Friday, September 20, 2013

EC_DRBG backdoor simply proves audit feature

Recent revelations in the national security arena, namely Snowden drops and research into NIST recommended, NSA crafted random number generators finding potential backdoors, have caused the privacy folks to say “see? This is what we have been telling you!” But, I say let’s back up a second and consider the claims by government authorities who insist there is a process in place to prevent widespread abuse. I will attempt to present some information that helps prove this out, that there is an auditable process in place, regardless of how it may be sidestepped, which is another topic for another day.
First, some crypto background on the backdoor in question. Dual_EC_DRBG or Dual Elliptic Curve Deterministic Random Bit Generator is an algorithm designed and published by the NSA, standardized by NIST in Special Publication 800-90.   After the publication, research was performed on the generator by Dan Shumow and Niels Ferguson, apparently crypto guys who are with Microsoft, who discovered that this dual_EC output could be influenced under certain circumstances, rendering such output suspect with regards to key generation, as once the key is determined, it follows that plaintext can be derived more easily than if output of the algorithm was truly and uniformly random.

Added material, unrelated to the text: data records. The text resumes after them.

Background: an optimization exercise with open tools, aiming at small area. Do not read the settings as production practice.
The RTL was checked by simulation tests, not by an equivalence proof against the original design.
The flow treats the clock pin as an ideal source, which a real chip does not have.
Power figures rest on the tool's default switching activity, not on a simulated workload.

== the previous run ==
==> flow/design.v <==
module ibus_core (
    input  wire        clk,
    input  wire        rst,           
    input  wire        rx,            
    output wire        tx,            
    output wire        tx_en,         
    input  wire        req_valid,
    input  wire        req_send,      
    input  wire [3:0]  req_cmd,
    input  wire [3:0]  req_id,
    input  wire [2:0]  req_len,       
    input  wire [31:0] req_data,      
    output reg         dec_valid,
    output wire [1:0]  dec_status,    
    output wire [3:0]  dec_cmd,
    output wire [3:0]  dec_id,
    output wire        frame_ready
);
    localparam [3:0] BC_START = 4'd15;
    localparam [3:0] BC_STOP  = 4'd8;
    localparam [3:0] BC_IDLE  = 4'd9;
    localparam [8:0] GAP_END = 9'h1FF;
    function [8:0] lfsr_back(input [8:0] s, input integer n);
        integer k;
        begin
            lfsr_back = s;
            for (k = 0; k < n; k = k + 1)
                lfsr_back = {lfsr_back[0] ^ lfsr_back[5], lfsr_back[8:1]};
        end
    endfunction
    localparam [8:0] GAP_SEED = lfsr_back(GAP_END, 320);
    reg        rx_s1, rx_s2;     
    reg  [3:0] ph;               
    reg  [3:0] bc;               
    reg        busy;             
    reg  [3:0] cnt;              
    reg        fp;               
    reg [39:0] sr;               
    reg  [7:0] acc;              
    reg  [2:0] hi;               
    reg        cy;               
    wire       gap_flag = &sr[39:31];
    assign tx_en       = busy;
    wire       sr0_true = sr[0] ^ (busy && !bc[0]);
    assign dec_cmd     = sr[15:12];
    assign dec_id      = sr[11:8];
    assign dec_status  = {sr[16] && !cy, sr[16] && cy};
    wire dec_fire  = req_valid && !req_send && !busy;
    wire send_fire = req_valid &&  req_send && !busy && (req_len <= 3'd4);
    wire cur1 = cnt[0] && !cnt[1];
    wire cur2 = cnt[1] && !cnt[2];
    wire cur3 = cnt[2] && !cnt[3];
    wire cur4 = cnt[3];
    wire first = fp;
    wire pend  = fp;
    assign frame_ready = !busy && cnt[3] && cnt[0];
    wire   dec_avail   = frame_ready;
    wire bit_end  = (ph == 4'd15);
    wire in_data  = !bc[3];
    wire dshift   = bit_end && in_data;
    wire last     = (bc == 4'd7);
    wire at_idle  = (bc == BC_IDLE);
    wire char_end = bit_end && (bc == BC_STOP);
    wire r_chi  = cnt[3] && !cnt[2];             
    wire r_clo  = cnt[2] && !cnt[1];             
    wire t_clo  = !first && r_clo;
    wire t_body = !first && !r_clo && !r_chi;
    wire rx_valid    = !busy && char_end && rx_s2;
    wire rx_accept   = rx_valid && !send_fire;
    wire frame_start = rx_accept && gap_flag;
    wire rx_shift    = !busy && dshift;
    wire tx_shift = busy && dshift && t_body;
    always @(posedge clk) begin
        if (rst) begin
            rx_s1 <= 1'b1;
            rx_s2 <= 1'b1;
        end else begin
            rx_s1 <= rx;
            rx_s2 <= rx_s1;
        end
    end
    always @(posedge clk) begin
        if (send_fire)
            ph <= 4'd13;
        else if (!busy && at_idle)
            ph <= 4'd8;                  
        else if (!(busy && char_end))
            ph <= ph + 4'd1;
    end
    always @(posedge clk) begin
        if (rst) begin
            bc   <= BC_IDLE;
            busy <= 1'b0;
        end else if (send_fire) begin
            bc   <= BC_IDLE;
            busy <= 1'b1;
        end else begin
            if (at_idle) begin
                if (busy ? bit_end : !rx_s2)
                    bc <= BC_START;
            end else if (bit_end) begin
                if (!busy && bc == BC_START && rx_s2)
                    bc <= BC_IDLE;       
                else
                    bc <= bc + 4'd1;
            end
            if (busy && char_end && r_chi)
                busy <= 1'b0;
        end
    end
    always @(posedge clk) begin
        if (rst)
            cnt <= 4'b0000;
        else if (send_fire)
            cnt <= {req_len == 3'd0, req_len <= 3'd1, req_len <= 3'd2, req_len <= 3'd3};
        else if (frame_start)
            cnt <= 4'b0001;
        else if (busy ? char_end : ((rx_accept && !cur4) || (dec_fire && dec_avail)))
            cnt <= {cnt[2:0], !cnt[3]};
    end
    always @(posedge clk) begin
        if (send_fire)
            fp <= 1'b1;
        else if (busy) begin
            if (char_end)
                fp <= 1'b0;
        end else if (rx_accept && (frame_start || !cnt[2]))
            fp <= 1'b1;
        else if (rx_shift && last)
            fp <= 1'b0;
    end
    wire [8:0] gap_lfsr = {sr[31], sr[32], sr[33], sr[34], sr[35], sr[36], sr[37], sr[38], sr[39]};
    wire [8:0] gap_seed_sr;              
    genvar gk;
    generate
        for (gk = 0; gk < 9; gk = gk + 1) begin : g_seed
            assign gap_seed_sr[8 - gk] = GAP_SEED[gk];
        end
    endgenerate
    always @(posedge clk) begin
        if (send_fire)
            sr <= {req_data[31:23] ^ 9'h155, ~req_data[22:8], req_data[7:0] ^ 8'h55, ~req_cmd, ~req_id};
        else begin
            if (tx_shift || rx_shift)
                sr[7:0] <= ~{busy ? sr[8] : rx_s2, sr[7:1]};
            if (tx_shift || (rx_shift && cur1))
                sr[15:8] <= {busy ? sr[16] : rx_s2, sr[15:9]};
            if (tx_shift)
                sr[30:16] <= ~sr[31:17];
            else if (!busy)
                sr[16] <= dec_avail;
            if (!busy && rx_accept)
                sr[39:31] <= gap_seed_sr;
            else if (tx_shift || !busy)
                sr[38:31] <= sr[39:32];
            if (!busy && !rx_accept)
                sr[39] <= (gap_lfsr[8] ^ gap_lfsr[4]) | gap_flag;
        end
    end
    wire ld     = !busy && cur1;
    wire add_en = busy ? t_body : pend;
    wire a_in   = add_en && sr0_true;
    wire a_acc  = acc[0] && !ld;
    wire a_cy   = cy && !ld;
    wire s_bit  = a_acc ^ a_in ^ a_cy;
    wire c_out  = (a_acc & a_in) | (a_acc & a_cy) | (a_in & a_cy);
    wire rot    = dshift && (busy || pend);
    wire ok3    = (acc == 8'hFF) && ((sr[7:0] ^ 8'b10101010) == {7'h7F, ~hi[0]});
    always @(posedge clk) begin
        if (send_fire) begin
            acc <= 8'd4 + {5'd0, req_len};
            hi  <= 3'd0;
            cy  <= 1'b0;
        end else if (rot) begin
            acc <= {s_bit, acc[7:1]};
            cy  <= c_out && !last;
            if (last && ld)
                hi[1:0] <= 2'd0;
            else if (last)
                hi <= hi + {2'd0, c_out};
        end else if (rx_accept && cur3) begin
            cy <= ok3;
        end
    end
    always @(posedge clk) begin
        if (rst)
            dec_valid <= 1'b0;
        else
            dec_valid <= dec_fire;
    end
    reg t_bit;
    always @(*) begin
        if (first)
            t_bit = acc[0];
        else if (t_body)
            t_bit = sr0_true;
        else if (t_clo)
            t_bit = ~acc[0];
        else
            t_bit = !(bc[2:0] <= 3'd2 && hi[bc[1:0]]);
    end
    assign tx = !busy || !(bc == BC_START || (in_data && !t_bit));
endmodule
Background: an optimization exercise with open tools, aiming at small area, a short achievable clock period and few clock cycles. Do not read the settings as production practice. Where RTL was checked, it was by simulation tests only, not by an equivalence proof against the original. Power is estimated from default activity; no workload was simulated.

before:
==> flow/design.v <==
module sctp_enc (
    input  wire        clk,
    input  wire        rst,
    input  wire        cmd_valid,
    output wire        cmd_ready,
    input  wire [3:0]  cmd_op,
    input  wire [63:0] cmd_arg,
    input  wire [3:0]  cmd_cnt,
    input  wire        cmd_last,
    output wire        out_valid,
    input  wire        out_ready,
    output wire [63:0] out_data,
    output wire [3:0]  out_cnt,
    output wire        out_last,
    output wire        out_fault
);
    reg [143:0] A;           
    reg [4:0]   k;           
    reg         last_pend;   
    reg         fault_pend;  
    reg         faulted;     
    reg         ev;          
    reg  [87:0] eS;          
    reg         e_leb;       
    reg  [3:0]  enb;         
    reg         elast;       
    reg         efault;      
    reg         ov;          
    reg         ol;          
    reg         rfree;       
    reg         rtake;       
    reg         rx;          
    reg  [2:0]  off;         
    assign out_valid = ov;
    assign out_last  = ol;
    assign out_cnt   = {!ol | k[3], k[2:0] & {3{ol}}};
    assign out_data  = A[63:0];
    assign out_fault = fault_pend;
    wire take = ov && out_ready;
    wire merge = ev && (rfree || (rtake && out_ready));
    assign cmd_ready = rx || (rtake && out_ready);
    wire accept = cmd_valid && cmd_ready;
    wire [3:0]  op = cmd_op;
    wire [63:0] a  = cmd_arg;
    wire big      = (a[63:4] != 60'd0) || (a[3:0] == 4'hF);    
    wire is_data  = (op == 4'd14);
    wire is_sleb  = (op == 4'd9);
    wire leb_op   = (op == 4'd8) || is_sleb || (op == 4'd13);
    wire is_fix   = !op[3] || (op[3:1] == 3'b101);
    wire bad_short = (op == 4'd12) && (a[7:4] != 4'd0);
    reg [8:0] cu, cs;
    integer m;
    always @(*) begin
        for (m = 0; m < 9; m = m + 1) begin
            cu[m] = |(a >> (7*m + 7));
            cs[m] = a[63] ? !(&(a >> (7*m + 6) | ~({64{1'b1}} >> (7*m + 6))))
                          : |(a >> (7*m + 6));
        end
    end
    wire [8:0] c = is_sleb ? cs : cu;
    reg [3:0] hi;
    always @(*) begin
        if (op == 4'd12 || (op == 4'd13 && !big)) hi = a[3:0];
        else if (op == 4'd13)                     hi = 4'hF;
        else                                      hi = 4'h0;
    end
    reg [87:0] S;
    integer i;
    always @(*) begin
        S[7:0] = is_data ? a[7:0] : {hi, op};
        for (i = 1; i < 9; i = i + 1) begin
            if (leb_op)                S[8*i +: 8] = {c[i-1], a[7*(i-1) +: 7]};
            else if (is_data && i < 8) S[8*i +: 8] = a[8*i +: 8];
            else                       S[8*i +: 8] = a[8*(i-1) +: 8];
        end
        S[79:72] = {c[8], a[62:56]};
        S[87:80] = {1'b0, {6{is_sleb & a[63]}}, a[63]};
    end
    wire leb = !faulted && ((op == 4'd8) || is_sleb || (op == 4'd13 && big));
    reg [3:0] nb;
    always @(*) begin
        if (faulted || bad_short)  nb = 4'd0;
        else if (is_data)          nb = cmd_cnt[3] ? 4'd8 : cmd_cnt;
        else if (is_fix) begin
            case ({op[3], op[2:0]})
                4'b0000, 4'b0001: nb = 4'd2;
                4'b0010, 4'b0011: nb = 4'd3;
                4'b0100, 4'b0101,
                4'b1010:          nb = 4'd5;
                default:          nb = 4'd9;
            endcase
        end else                   nb = 4'd1;
    end
    wire [8:0] ec = {eS[79], eS[71], eS[63], eS[55], eS[47], eS[39], eS[31], eS[23], eS[15]};
    wire [3:0] ecnt = {ec[7], ec[3] & !ec[7], (ec[1] & !ec[3]) | (ec[5] & !ec[7]),
                       (ec[0] & !ec[1]) | (ec[2] & !ec[3]) | (ec[4] & !ec[5]) | (ec[6] & !ec[7]) | ec[8]};
    wire [3:0] en = e_leb ? ecnt + 4'd2 : enb;
    wire [95:0]  sh1 = off[0] ? {eS, eS[7:0]}   : {eS[87:80], eS};
    wire [111:0] sh2 = off[1] ? {sh1, sh1[15:0]} : {sh1[95:80], sh1};
    wire [143:0] sh  = off[2] ? {sh2, sh2[31:0]} : {sh2[111:80], sh2};
    reg [4:0] nk;
    reg       nlp, nev;
    always @(*) begin
        nk  = k;
        nlp = last_pend;
        nev = cmd_ready ? cmd_valid : ev;
        if (merge) begin
            nk  = {2'b00, off} + {1'b0, en};
            nlp = elast;
        end else if (take) begin
            if (ol) begin
                nk  = 5'd0;
                nlp = 1'b0;
            end else begin
                nk  = k - 5'd8;
            end
        end
    end
    wire nle8 = !nk[4] && (!nk[3] || nk[2:0] == 3'd0);
    integer j;
    always @(posedge clk) begin
        for (j = 0; j < 18; j = j + 1) begin
            if (merge && j >= off)
                A[8*j +: 8] <= sh[8*j +: 8];
            else if (take && j < 10)
                A[8*j +: 8] <= A[8*j + 64 +: 8];
        end
        if (merge && elast)
            fault_pend <= efault;
        if (!ev || merge) begin
            eS     <= S;
            e_leb  <= leb;
            enb    <= nb;
            elast  <= cmd_last;
            efault <= faulted || bad_short;
        end
        if (rst) begin
            k         <= 5'd0;
            last_pend <= 1'b0;
            faulted   <= 1'b0;
            ev        <= 1'b0;
            ov        <= 1'b0;
            ol        <= 1'b0;
            rfree     <= 1'b1;
            rtake     <= 1'b0;
            rx        <= 1'b1;
            off       <= 3'd0;
        end else begin
            if (accept)
                faulted <= !cmd_last && (faulted || bad_short);
            ev        <= nev;
            k         <= nk;
            last_pend <= nlp;
            ov        <= nk[4] || nk[3] || nlp;
            ol        <= nlp && nle8;
            rfree     <= !nlp && !nk[4] && !nk[3];
            rtake     <= (!nlp && !nk[4] && nk[3]) || (nlp && nle8);
            rx        <= !nev || (!nlp && !nk[4] && !nk[3]);
            off       <= nlp ? 3'd0 : nk[2:0];
        end
    end
endmodule
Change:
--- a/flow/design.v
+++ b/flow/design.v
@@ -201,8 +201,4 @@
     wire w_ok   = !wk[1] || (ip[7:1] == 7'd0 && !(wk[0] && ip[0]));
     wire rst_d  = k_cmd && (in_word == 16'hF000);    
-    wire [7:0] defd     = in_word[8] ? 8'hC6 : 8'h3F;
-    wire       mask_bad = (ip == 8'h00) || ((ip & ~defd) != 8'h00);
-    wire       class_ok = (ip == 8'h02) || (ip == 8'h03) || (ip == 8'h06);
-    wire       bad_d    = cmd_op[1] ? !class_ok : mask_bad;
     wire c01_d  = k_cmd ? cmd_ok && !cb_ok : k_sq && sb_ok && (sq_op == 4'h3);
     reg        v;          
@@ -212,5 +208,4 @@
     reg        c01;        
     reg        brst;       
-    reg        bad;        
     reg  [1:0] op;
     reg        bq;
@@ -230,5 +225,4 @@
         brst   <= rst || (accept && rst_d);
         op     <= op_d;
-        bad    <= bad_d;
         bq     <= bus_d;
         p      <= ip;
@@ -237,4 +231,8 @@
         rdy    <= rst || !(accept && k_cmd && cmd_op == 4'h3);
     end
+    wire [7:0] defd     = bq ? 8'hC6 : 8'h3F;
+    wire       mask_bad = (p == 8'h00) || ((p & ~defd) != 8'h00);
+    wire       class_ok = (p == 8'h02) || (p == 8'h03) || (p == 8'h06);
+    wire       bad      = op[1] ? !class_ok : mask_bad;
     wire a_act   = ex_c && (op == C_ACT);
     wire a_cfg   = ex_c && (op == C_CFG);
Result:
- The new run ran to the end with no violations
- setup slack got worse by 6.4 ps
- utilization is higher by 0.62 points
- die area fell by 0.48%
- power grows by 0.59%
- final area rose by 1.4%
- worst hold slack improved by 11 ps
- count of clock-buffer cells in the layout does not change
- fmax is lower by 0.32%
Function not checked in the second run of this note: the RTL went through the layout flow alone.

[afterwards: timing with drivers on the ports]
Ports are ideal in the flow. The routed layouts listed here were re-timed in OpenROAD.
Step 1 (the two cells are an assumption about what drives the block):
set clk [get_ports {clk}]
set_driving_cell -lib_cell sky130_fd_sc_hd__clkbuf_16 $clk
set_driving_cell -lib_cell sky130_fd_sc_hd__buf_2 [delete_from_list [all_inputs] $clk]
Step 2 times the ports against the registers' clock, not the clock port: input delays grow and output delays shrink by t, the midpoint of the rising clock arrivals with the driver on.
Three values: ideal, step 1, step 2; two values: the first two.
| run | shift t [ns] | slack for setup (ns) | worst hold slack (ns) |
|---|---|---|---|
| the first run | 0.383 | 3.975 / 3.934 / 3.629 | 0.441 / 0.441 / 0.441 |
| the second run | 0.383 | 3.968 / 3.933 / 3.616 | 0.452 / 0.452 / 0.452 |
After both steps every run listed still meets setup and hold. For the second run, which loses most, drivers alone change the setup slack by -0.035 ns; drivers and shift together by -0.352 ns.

Backdooring munitions and things is not new, recall stories of CIA intentionally skewing ingredients in The Anarchist Cookbook so that mixing up a kinetic cocktail could be problematic for the budding mixologist, and also recall stories of mass producing a hyper-flammable US flag that burns with an incredible intensity so as to maybe injure the igniting party, or start an unintentional collateral conflagration.
The pre-determined output distortion of dual_EC_DRBG can potentially be plotted and then with a master key, subsequently used to derive contents of the encrypted text and it is this salient point which serves as the basis for this write-up.
Possession of this master key when applied to the distorted output of this algorithm can be used to argue that it serves as part of an audit mechanism, where Snowden claims that the algorithm indeed contains a backdoor.  If the NSA can break all web encryption by emplacement of this particular backdoor, one can also potentially conclude that if NIST says they would not deliberately weaken a cryptographic standard, it is altogether possible that there could be a breakthrough that doesn’t weaken the algorithm, but allows usage of a master key that when applied to this distortion, can decrypt the text.
The audit point comes in when suspicious encrypted text makes its way from analyst to supervisor, and then weighted, and probably forwarded again up the chain, where eventually the master key guy plugs in the master key to reveal the text inside the comms.  So not everyone has the master key.
How then did Snowden abscond with all this data if there is an audit trail? That information is not relevant to this particular write-up, and likely not a part of this audit trail to begin with. These are separate instances of technical control.
So, by tying certain pieces together and looking at some technical details, and understanding the audit and accountability process, I feel it is highly likely that there is a break of this algorithm and that there is a mildly provable case that decryption is meant to be done responsibly.